The administrator noted that “we’re asking our U.S.-flag Merchant Marine to play on a very uneven playing field with the large number of heavily subsidized merchant marines that are out there, particularly China, where there’s a lot of state-owned entities particularly in shipbuilding and in ship operations that don’t have the bottom lines to meet that our U.S. flag companies do.”
“They’re immediately at a disadvantage in terms of competing for cargo, and it all comes down to cargo. You’ve heard it said a lot that cargo is king, and it really is. It all starts with having access to that cargo to carry, which would then justify having a ship to carry it and then begets the crew.
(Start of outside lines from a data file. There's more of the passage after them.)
--- src/rtl/game_pkg.sv ---
// Shared constants and types for the BCD score counter.
package game_pkg;

  localparam int DIGIT_W    = 4;
  localparam int NUM_DIGITS = 4;
  localparam int SCORE_W    = DIGIT_W * NUM_DIGITS;

  typedef enum logic [1:0] {
    ST_IDLE = 2'b00,
    ST_RUN  = 2'b01,
    ST_OVER = 2'b10
  } state_e;

endpackage

--- src/rtl/bcd_digit_addsub.sv ---
// One BCD digit of add/subtract with decimal carry/borrow; chained to form a multi-digit unit.
module bcd_digit_addsub
  import game_pkg::*;
(
  input  logic [DIGIT_W-1:0] a_i,
  input  logic [DIGIT_W-1:0] b_i,
  input  logic               cin_i,
  input  logic               sub_i,
  output logic [DIGIT_W-1:0] s_o,
  output logic               cout_o
);

  logic [DIGIT_W:0] raw;
  logic [DIGIT_W:0] adj;

  // Binary add/sub, then decimal correction: +6 past 9 on add, +10 (mod 16) on underflow for sub.
  always_comb begin
    raw    = '0;
    adj    = '0;
    s_o    = '0;
    cout_o = 1'b0;
    if (!sub_i) begin
      raw = {1'b0, a_i} + {1'b0, b_i} + {{DIGIT_W{1'b0}}, cin_i};
      adj = raw + (DIGIT_W+1)'(6);
      if (raw > (DIGIT_W+1)'(9)) begin
        s_o    = adj[DIGIT_W-1:0];
        cout_o = 1'b1;
      end else begin
        s_o    = raw[DIGIT_W-1:0];
      end
    end else begin
      raw = {1'b0, a_i} - {1'b0, b_i} - {{DIGIT_W{1'b0}}, cin_i};
      adj = raw + (DIGIT_W+1)'(10);
      if (raw[DIGIT_W]) begin
        s_o    = adj[DIGIT_W-1:0];
        cout_o = 1'b1;
      end else begin
        s_o    = raw[DIGIT_W-1:0];
      end
    end
  end

endmodule

--- src/rtl/bcd_score_counter.sv ---
// Game score counter: packed-BCD score with saturating add, floored penalty and session best.
module bcd_score_counter
  import game_pkg::*;
#(
  parameter logic [SCORE_W-1:0] MAX_BCD    = 16'h9999,
  parameter bit                 PENALTY_EN = 1'b1
) (
  input  logic               clk,
  input  logic               rst,
  input  logic               start,
  input  logic               hit,
  input  logic [DIGIT_W-1:0] pts,
  input  logic               miss,
  input  logic               over,
  output logic [SCORE_W-1:0] score,
  output logic [SCORE_W-1:0] best,
  output logic [1:0]         state,
  output logic               new_best
);

  state_e             state_q, state_d;
  logic [SCORE_W-1:0] score_q, score_d;
  logic [SCORE_W-1:0] best_q, best_d;
  logic               new_best_q, new_best_d;

  // Single shared arithmetic chain: hit adds pts, otherwise subtract 1 (the penalty).
  logic [NUM_DIGITS-1:0][DIGIT_W-1:0] opnd;
  logic [NUM_DIGITS-1:0][DIGIT_W-1:0] res;
  logic [NUM_DIGITS:0]                cy;
  logic                               sub;
  logic [SCORE_W-1:0]                 add_sat;
  logic [SCORE_W-1:0]                 sub_flr;

  assign sub   = ~hit;
  assign cy[0] = 1'b0;

  // Operand is a single low digit; upper digits only propagate carry/borrow.
  always_comb begin
    opnd    = '0;
    opnd[0] = hit ? pts : DIGIT_W'(1);
  end

  for (genvar g = 0; g < NUM_DIGITS; g++) begin : g_dig
    bcd_digit_addsub u_dig (
      .a_i   (score_q[g*DIGIT_W +: DIGIT_W]),
      .b_i   (opnd[g]),
      .cin_i (cy[g]),
      .sub_i (sub),
      .s_o   (res[g]),
      .cout_o(cy[g+1])
    );
  end

  // Clamp: carry out of the top digit or exceeding the ceiling saturates; borrow out floors at zero.
  always_comb begin
    add_sat = (cy[NUM_DIGITS] || (res > MAX_BCD)) ? MAX_BCD : res;
    sub_flr = cy[NUM_DIGITS] ? '0 : res;
  end

  // Next-state logic: over beats start beats hit beats miss in RUN.
  always_comb begin
    state_d    = state_q;
    score_d    = score_q;
    best_d     = best_q;
    new_best_d = new_best_q;
    case (state_q)
      ST_IDLE: begin
        score_d = '0;
        if (start && !over) begin
          state_d    = ST_RUN;
          new_best_d = 1'b0;
        end
      end
      ST_RUN: begin
        if (over) begin
          state_d = ST_OVER;
          if (score_q > best_q) begin
            best_d     = score_q;
            new_best_d = 1'b1;
          end else begin
            new_best_d = 1'b0;
          end
        end else if (start) begin
          score_d = '0;
        end else if (hit) begin
          if (pts <= DIGIT_W'(9)) score_d = add_sat;
        end else if (miss && PENALTY_EN) begin
          score_d = sub_flr;
        end
      end
      ST_OVER: begin
        if (start && !over) begin
          state_d    = ST_RUN;
          score_d    = '0;
          new_best_d = 1'b0;
        end
      end
      default: begin
        state_d    = ST_IDLE;
        score_d    = '0;
        new_best_d = 1'b0;
      end
    endcase
  end

  // State registers; reset clears the session best as well.
  always_ff @(posedge clk or posedge rst) begin
    if (rst) begin
      state_q    <= ST_IDLE;
      score_q    <= '0;
      best_q     <= '0;
      new_best_q <= 1'b0;
    end else begin
      state_q    <= state_d;
      score_q    <= score_d;
      best_q     <= best_d;
      new_best_q <= new_best_d;
    end
  end

  assign score    = score_q;
  assign best     = best_q;
  assign state    = state_q;
  assign new_best = new_best_q;

endmodule
--- config.mk ---
export PLATFORM = sky130hd
export DESIGN_NAME = bcd_score_counter
export DESIGN_NICKNAME = d
export VERILOG_FILES = /design/src/rtl/game_pkg.sv /design/src/rtl/bcd_digit_addsub.sv /design/src/rtl/bcd_score_counter.sv
export SDC_FILE = /design/constraint.sdc
export NUM_CORES = 1
export LEC_CHECK = 0
export CELL_PAD_IN_SITES_DETAIL_PLACEMENT = 2
export CELL_PAD_IN_SITES_GLOBAL_PLACEMENT = 2
export CORE_MARGIN = 3
export CORE_UTILIZATION = 30
export DETAILED_ROUTE_END_ITERATION = 10
export PLACE_DENSITY = 0.68
export SETUP_SLACK_MARGIN = 0.5
export SLEW_MARGIN = 25
export SYNTH_ARGS = -nofsm -noshare
export SYNTH_HDL_FRONTEND = slang
export SYNTH_SLANG_ARGS = --single-unit
--- constraint.sdc ---
create_clock -name clk -period 8.72 [get_ports clk]
set_clock_uncertainty 0.1 [all_clocks]
set_input_delay 1.744 -clock clk [delete_from_list [all_inputs] [get_ports clk]]
set_output_delay 1.744 -clock clk [all_outputs]
set_load 0.05 [all_outputs]
==> reports/qor_table.md, run 1 <==
| Quantity | Value |
| --- | --- |
| Insertion delay to the later sink of the worst-skew pair | 0.28 ns |
| Clock H-tree levels | 2 |
| Mean post-synth cell area | 8.549 um^2 |
| Multi-input gate area | 2734 um^2 |
| FMAX | 0.1260 GHz |
| Setup TNS Final | 0 ns |
| Wire length of the first global-routing pass | 20.83 mm |
| Synthesis warning total | 0 |
| Pin count of the biggest net entering global routing | 36 |
| Syn Nets | 473 |
| CP max-delay cell | sky130_fd_sc_hd__or3_1 |
| Fraction of registers with async set/reset | 100.0% |
| Clk sinks | 35 |
| Rows | 39 |
| First-pass iteration count of the detailed router | 4 |
| Portion of synthesized cell area occupied by the leading cell type | 24.51% |
| Number of DRC violations after detailed routing | 0 |
| Final worst path period share | 91.05% |
| Detailed router's first-iteration violation count | 152 |
| Shortest clock period the worst path allows after layout | 7.939 ns |
| Area taken by flip-flops and latches | 875.8 um^2 |
| Final Util | 43.04% |
| Critical Path Max Stage Delay | 0.40 ns |
| Largest buffer count on any clock path | 2 |
| Total detailed-routing wirelength | 13.42 mm |
| Largest driver fanout on the critical path | 8 |
| Overflow after GRT | 0 |
| Via count of the first global-routing pass | 3795 |
| Max-Slew Margin vs Limit | 44.92% |
| Fraction of the yosys area taken by sequential cells | 24.51% |
| Detailed-route via count | 3498 |
| Power density over cell area | 153.5 nW/um^2 |
| Number of unique standard cell types used by synthesis | 72 |
| Antenna Nets Post-Route | 0 |
| Synth area leaders | sky130_fd_sc_hd__dfrtp_1 (25%), sky130_fd_sc_hd__ha_1 (15%), sky130_fd_sc_hd__inv_1 (4.7%) |
| Worst Setup Slack, final | 0.7806 ns |
| EDFF count, synth | 0 |
| Number of standard cells after synthesis | 418 |
| DR WL/cell | 20.87 um |
| Kind of start point of the critical path | input port |
| Proportion of layout cells with a drive suffix above 1 | 24.20% |
| Count of boundary I/O pins | 45 |
| Peak ir drop on the vdd network | 0.06813 mV |
| IO buf count | 44 |
| Clock-pin slew reported for the worst setup and hold paths after clock tree synthesis | 0.06 ns |
| Fill cell total of the finished layout | 1285 |
| Placed inst area | 4379 um^2 |
| RSZ-0062 raised after global routing | no |
| Buffer type at the clock tree root | sky130_fd_sc_hd__clkbuf_16 |
| Cell area after synthesis | 3573 um^2 |
| Total CTS buffers | 5 |
| Starting density of the core | 31.03% |
| Die Wd | 115.1 um |
| Layout Cell Area excl Fill | 4956 um^2 |
| Number of antenna violations at the first check in global routing | 0 |
| Number of max-capacitance violations reported | 0 |
| Leakage component of the power | 2.313 nW |
| Antenna cell count | 0 |
| Via-to-Cell Ratio | 5.440 |
| Placeable core region | 11520 um^2 |
| Number of pins exceeding their max-slew limit in the final report | 0 |
| DP Wirelength | 9.998 mm |
| Relative area change from synthesis to final layout | 38.69% |
| Transition at the pin with the smallest max-transition slack | 0.8262 ns |
| GRT Overall Usage | 19.88% |
| Most common flop cell mapped by yosys | sky130_fd_sc_hd__dfrtp_1 |
| Worst Hold Class | flop to flop |
| Tot Pwr | 0.7608 mW |
| Cell type contributing the most total cell area after synthesis | sky130_fd_sc_hd__dfrtp_1 |
| Pre-CTS WS | -0.2377 ns |
| Capturing element type of the critical path | flop |
| Crit Path Category | input port to flop |
| CP Data Required Time | 8.77 ns |
| Weighted congestion reported at the end of routability-driven placement | 0.8157 |
| Total of flip-flops plus latches after synthesis | 35 |
| Outcome | finished, final reports clean |
| Cell mode on critical path | sky130_fd_sc_hd__ha_4 |
| Chip height | 115.1 um |
| Data arrival at the endpoint of the critical path | 7.99 ns |
| Number of nets in the finished design | 554 |
| DIE AREA | 13260 um^2 |
| Clock tree from TritonCTS | done |
| Final-report setup violation count | 0 |
| Number of hold-slack violations in the final timing report | 0 |
==> sequential cells by signal, indices dropped and copies added, names as in the netlist <==
name and cells:
best 16, score 16, state 2, new_best 1
==> synthesized netlist by cell type, types with 3 or more instances <==
master / n
sky130_fd_sc_hd__a211o_1: 4
sky130_fd_sc_hd__a211oi_1: 6
sky130_fd_sc_hd__a21o_1: 7
sky130_fd_sc_hd__a21oi_1: 32
sky130_fd_sc_hd__a221o_1: 6
sky130_fd_sc_hd__a22o_1: 3
sky130_fd_sc_hd__a31oi_1: 4
sky130_fd_sc_hd__a32o_1: 4
sky130_fd_sc_hd__a32oi_1: 3
sky130_fd_sc_hd__and2_1: 3
sky130_fd_sc_hd__and3_1: 3
sky130_fd_sc_hd__buf_2: 5
sky130_fd_sc_hd__clkbuf_1: 11
sky130_fd_sc_hd__dfrtp_1: 35
sky130_fd_sc_hd__ha_1: 43
sky130_fd_sc_hd__inv_1: 45
sky130_fd_sc_hd__mux2_2: 9
sky130_fd_sc_hd__mux2i_1: 10
sky130_fd_sc_hd__nand2_1: 24
sky130_fd_sc_hd__nand2b_1: 13
sky130_fd_sc_hd__nand3_1: 7
sky130_fd_sc_hd__nand4_1: 6
sky130_fd_sc_hd__nor2_1: 23
sky130_fd_sc_hd__nor2b_1: 11
sky130_fd_sc_hd__nor3_1: 8
sky130_fd_sc_hd__nor4_1: 3
sky130_fd_sc_hd__o211ai_1: 5
sky130_fd_sc_hd__o21ai_0: 12
sky130_fd_sc_hd__o21ai_1: 5
sky130_fd_sc_hd__or2_1: 3
sky130_fd_sc_hd__or2_2: 3
sky130_fd_sc_hd__or3_1: 3
sky130_fd_sc_hd__xnor2_1: 8
sky130_fd_sc_hd__xor2_1: 6
==> cell families (layout without fill, tap and decap cells) <==
group / after synthesis / after routing / share of synthesized area, %
buffers and inverters: 66 / 148 / 7.318
adder cells (fa/ha/maj): 45 / 45 / 16.18
XOR/XNOR: 15 / 15 / 4.062
AO/OA/AOI/OAI: 118 / 118 / 24.23
multiplexers: 20 / 20 / 6.057
AND/OR/NAND/NOR: 119 / 119 / 17.65
flip-flops: 35 / 35 / 24.51
==> power breakdown <==
group / internal [mW] / switching (mW) / total (mW)
logic: 0.147 / 0.203 / 0.350
registers: 0.174 / 0.0228 / 0.197
clock network: 0.142 / 0.0714 / 0.214
total: 0.463 / 0.297 / 0.761
==> per-layer routing <==
metal | wire length [um] | vias to the layer above | GRT usage (%)
li1 | - | 1667 | -
met1 | 6303 | 1768 | 27.05
met2 | 6752 | 56 | 35.30
met3 | 303 | 7 | 1.842
met4 | 59 | 0 | 2.191
met5 | 0 | - | 0
==> stage by stage <==
stage	hold WS (ns)	std cells
floorplan	0.6807	418
finish	0.4334	643
global placement	0.3981	607
CTS	0.4322	627
global route	0.4666	643
detailed placement	0.4164	607
==> worst max-delay path, delay by kind of cell <==
kind	cells	cell delay (ns)
buf+inv	4	0.47
fa+ha+maj	8	1.88
xor+xnor	1	0.10
simple gates	10	1.68
compound gates	11	1.81
mux	1	0.28
==> area by class of cell <==
cell class	instances	area share, %
multi-input cells	317	55.16
flip-flops and latches	35	17.67
repair buffers	93	16.49
well taps	143	3.610
inverters	47	3.560
clock buffers	6	2.802
clock inverters	2	0.7069
==> placed cells by master, fill, tap and decap left out, drive strengths merged, types with 4 or more instances in the layout <==
cell type,n
nand2b,13
a211oi,7
a21oi,33
inv,47
mux2i,10
clkbuf,7
nand2,24
o21ai,18
dfrtp,35
nor2b,11
clkdlybuf4s50,40
o211ai,5
buf,49
nor2,24
nor3,8
or2,6
xor2,6
a21o,7
a211o,4
mux2,10
a31oi,4
nand4,6
ha,43
a221o,6
xnor2,8
nand3,7
a32o,4
==> worst paths after layout <==
path,start,end,slack (ns),depth (start not counted)
max,pts[0],score[15],0.78,35
max reg2reg,score[0],score[15],1.81,34
max in group asynchronous,rst,score[8],6.38,3
min reg2reg,best[2],best[2],0.43,1
min,best[2],best[2],0.43,1
min in group asynchronous,rst,best[8],1.79,3
==> what timing repair did <==
action,in CTS,in global routing
buffers inserted,12,16
pin swaps,12,20
resized for setup,23,21
cloned,0,0
hold buffers,0,0
endpoints found under the setup margin,16,16
No activity file was read; power rests on OpenSTA's default activity.
==> inputs of run 2 (changes only) <==
- CTS_CLUSTER_SIZE: default -> 12
- GPL_TIMING_DRIVEN: default -> 0
==> run 2 against run 1 <==
  * The flow now finishes with violations (setup timing)
  * Total power is 14% higher
  * Non-clock buffer count is 79 higher
  * Clock-buffer cell count rose by 2
  * Critical path depth up 4
  * Sequential share of layout area shrank 2.4 points
  * Flip-flop and latch count unchanged
  * Cell count rose by 12%
  * Wire length up 38%
  * Via count grew 15%
  * Largest power group unchanged
==> reports/qor_table.md, run 2 (synthesized netlist as in run 1, its figures left out) <==
| Quantity | Value |
| --- | --- |
| R2r setup slk | 1.17 ns |
| Post-Layout Cell Count | 722 |
| Pin count of the biggest net entering global routing | 22 |
| Clk sinks | 35 |
| Gate family responsible for the most delay along the worst path | adder cells |
| Total detailed-routing wirelength | 18.56 mm |
| Antenna cell count | 0 |
| Final-report setup violation count | 16 |
| Critical Path Max Stage Delay | 0.50 ns |
| Chip height | 115.1 um |
| Fill cell total of the finished layout | 1227 |
| Number of placed cells counting well taps | 606 |
| Max-Slew Margin vs Limit | 14.75% |
| Detailed router's first-iteration violation count | 215 |
| Path length in cells of the critical path | 39 |
| Most common library cell in the layout ignoring fill and taps | sky130_fd_sc_hd__buf_4 |
| Last element of the critical path | score[3] |
| FMAX | 0.1113 GHz |
| Power density over cell area | 151.8 nW/um^2 |
| Antenna Nets Post-Route | 0 |
| Clock H-tree levels | 2 |
| Number of nets in the finished design | 633 |
| Leakage component of the power | 2.657 nW |
| Insertion delay to the later sink of the worst-skew pair | 0.29 ns |
| Buffering stage count on the worst path with inverters included | 12 |
| Most frequent cells in the layout | sky130_fd_sc_hd__buf_4 (100), sky130_fd_sc_hd__clkdlybuf4s50_1 (41), sky130_fd_sc_hd__inv_1 (39) |
| Largest driver fanout on the critical path | 8 |
| Via-to-Cell Ratio | 5.550 |
| Largest buffer count on any clock path | 2 |
| Number of buffers inserted for hold repair after clock tree synthesis | 0 |
| Crit Path Category | input port to flop |
| Data arrival at the endpoint of the critical path | 9.05 ns |
| Pre-CTS WS | -1.465 ns |
| Placeable core region | 11520 um^2 |
| First-pass iteration count of the detailed router | 4 |
| Outcome | finished with violations |
| Endpoint of the worst register-to-register path | score[3] |
| Number of max-capacitance violations reported | 0 |
| Multi-input gate area | 2868 um^2 |
| Proportion of layout cells with a drive suffix above 1 | 34.72% |
| Number of DRC violations after detailed routing | 0 |
| Critical Path Start | hit |
| Die Wd | 115.1 um |
| Starting density of the core | 31.03% |
| Weighted congestion reported at the end of routability-driven placement | 0.8179 |
| WHS Path Cells | 2 |
| Reg2reg start | score[0] |
| DIE AREA | 13260 um^2 |
| Worst Setup Slack, final | -0.2670 ns |
| Count of boundary I/O pins | 45 |
| Number of hold-slack violations in the final timing report | 0 |
| Relative area change from synthesis to final layout | 60.54% |
| Capturing element type of the critical path | flop |
| Peak ir drop on the vdd network | 0.07492 mV |
| CP Data Required Time | 8.78 ns |
| Clock-pin slew reported for the worst setup and hold paths after clock tree synthesis | 0.06 ns |
| GRT Overall Usage | 25.46% |
| CP max-delay cell | sky130_fd_sc_hd__or4_4 |
| Cell mode on critical path | sky130_fd_sc_hd__ha_4 |
| Shortest clock period the worst path allows after layout | 8.987 ns |
| Buffer type at the clock tree root | sky130_fd_sc_hd__clkbuf_16 |
| IO buf count | 44 |
| RSZ-0062 raised after global routing | yes |
| Violated checks | setup timing |
| Worst Hold Class | flop to flop |
| Wire length of the first global-routing pass | 25.89 mm |
| DR WL/cell | 25.71 um |
| Total CTS buffers | 5 |
| Number of pins exceeding their max-slew limit in the final report | 0 |
| Overflow after GRT | 0 |
| Clock tree from TritonCTS | done |
| Rows | 39 |
| Via count of the first global-routing pass | 4348 |
| Kind of start point of the critical path | input port |
| Tightest hold margin | 0.4099 ns |
| DP Wirelength | 10.02 mm |
| Final worst path period share | 103.1% |
| Area taken by flip-flops and latches | 875.8 um^2 |
| Transition at the pin with the smallest max-transition slack | 1.246 ns |
| Number of antenna violations at the first check in global routing | 0 |
| Detailed-route via count | 4007 |
| Logic depth of the worst register-to-register path | 34 |
==> run 2: cell count changes in the layout (fill, tap and decap cells not counted), sizes merged <==
cell           delta
clkdlybuf4s50     +1
clkinvlp          +1
inv               -1
buf              +69
bufinv            -1
clkbuf           +12
dlymetal6s2s      -2
clkinv            -1
dlygate4sd2       +1
==> run 2: routing by layer <==
metal  global-route usage (%)  wire [um]  vias up
met5                        0          0        -
met4                    5.556        619        0
met3                    2.263        525       37
met2                    46.76       9908      102
met1                    32.28       7507     2037
li1                         -          -     1831
==> run 2: where the power goes <==
part / internal (mW) / leakage [nW] / total (mW) / switching (mW)
clock: 0.122 / 0.0772 / 0.199 / 0.0768
sequential: 0.174 / 0.441 / 0.193 / 0.0183
combinational: 0.217 / 2.14 / 0.479 / 0.263
total: 0.513 / 2.66 / 0.871 / 0.358
==> run 2: area by class of cell <==
type | instances | share of cell area [%]
Multi-Input combinational cell | 317 | 49.99
Timing Repair Buffer | 153 | 23.08
Sequential cell | 35 | 15.27
Inverter | 47 | 3.141
Tap cell | 143 | 3.119
Clock buffer | 8 | 2.726
Buffer | 19 | 2.683
==> run 2: worst min path at each step <==
stage,endpoint,startpoint
6_report,new_best,new_best
5_1_grt,new_best,new_best
4_1_cts,new_best,new_best
3_5_place_dp,new_best,new_best
3_3_place_gp,new_best,new_best
2_1_floorplan,new_best,new_best
==> run 2: worst register-to-register path, delay by kind of cell, from the launching register on <==
family,cells,cell delay [ns]
AOI/OAI and AO/OA,11,2.04
adders and majority gates,9,2.24
and+or+nand+nor,6,1.57
buffers and inverters,8,0.98
DFF,1,0.49
==> run 2: per-stage QoR <==
step / cell area [um^2] / setup TNS (ns) / util, % / total power, mW
floorplan: 3726 / 0 / - / 0.4044
detailed placement: 4373 / -21.55 / 37.97 / 0.5002
finish: 5737 / -3.131 / 49.82 / 0.8709
CTS: 5384 / 0 / 46.75 / 0.7867
global route: 5737 / -6.469 / 49.82 / 0.9098
global placement: 4345 / -18.64 / 37.73 / 0.4868
==> run 2: what timing repair did <==
| item | 4_1_cts | 5_1_grt |
|---|---|---|
| pin swaps | 27 | 41 |
| setup endpoints to repair | 16 | 16 |
| endpoints found under the hold margin | 0 | 0 |
| cloned | 0 | 0 |
| buffers inserted | 88 | 20 |
| gates resized for setup | 42 | 37 |
==> inputs of run 3 (changes only) <==
- CORE_UTILIZATION: 30 -> 34
- PLACE_DENSITY: 0.68 -> 0.77
- clock period: 8.72 -> 9.35 ns (I/O delays scaled with it)
==> run 3 against run 2 <==
  * The flow now finishes without violations
  * Design area shrank 11%
  * First-iteration DRC count grew 6.0%
  * Cell count shrank 10%
  * Core utilization grew 1.0 points
  * Combinational power shrank 22%
  * Critical endpoint unchanged
  * Sequential power shrank 6%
Figuring out how do we level that playing field out, how do we support our U.S. shippers through either cargo preference or stipends, Maritime Security Program, are ways we can make them more competitive to enable them to make that investment, a big capital investment and bring more ships online and therefore having some place for crew,” Buzby continued.
“When you level the playing field that means it’s getting taken away from someplace else … one thing we may want to do might impact another part of government, the State Department or Commerce, you name it, Interior, a lot of those entities move things around the world so when you say oh let’s have 100 percent cargo preference, say all cargo has to go on U.S. government flag ships, well you’ve just now impacted some of those other departments that are moving things around. So it all has to work together. We spend a lot of time with those other government agencies and departments figuring out what’s the best approach, how do we get after this.”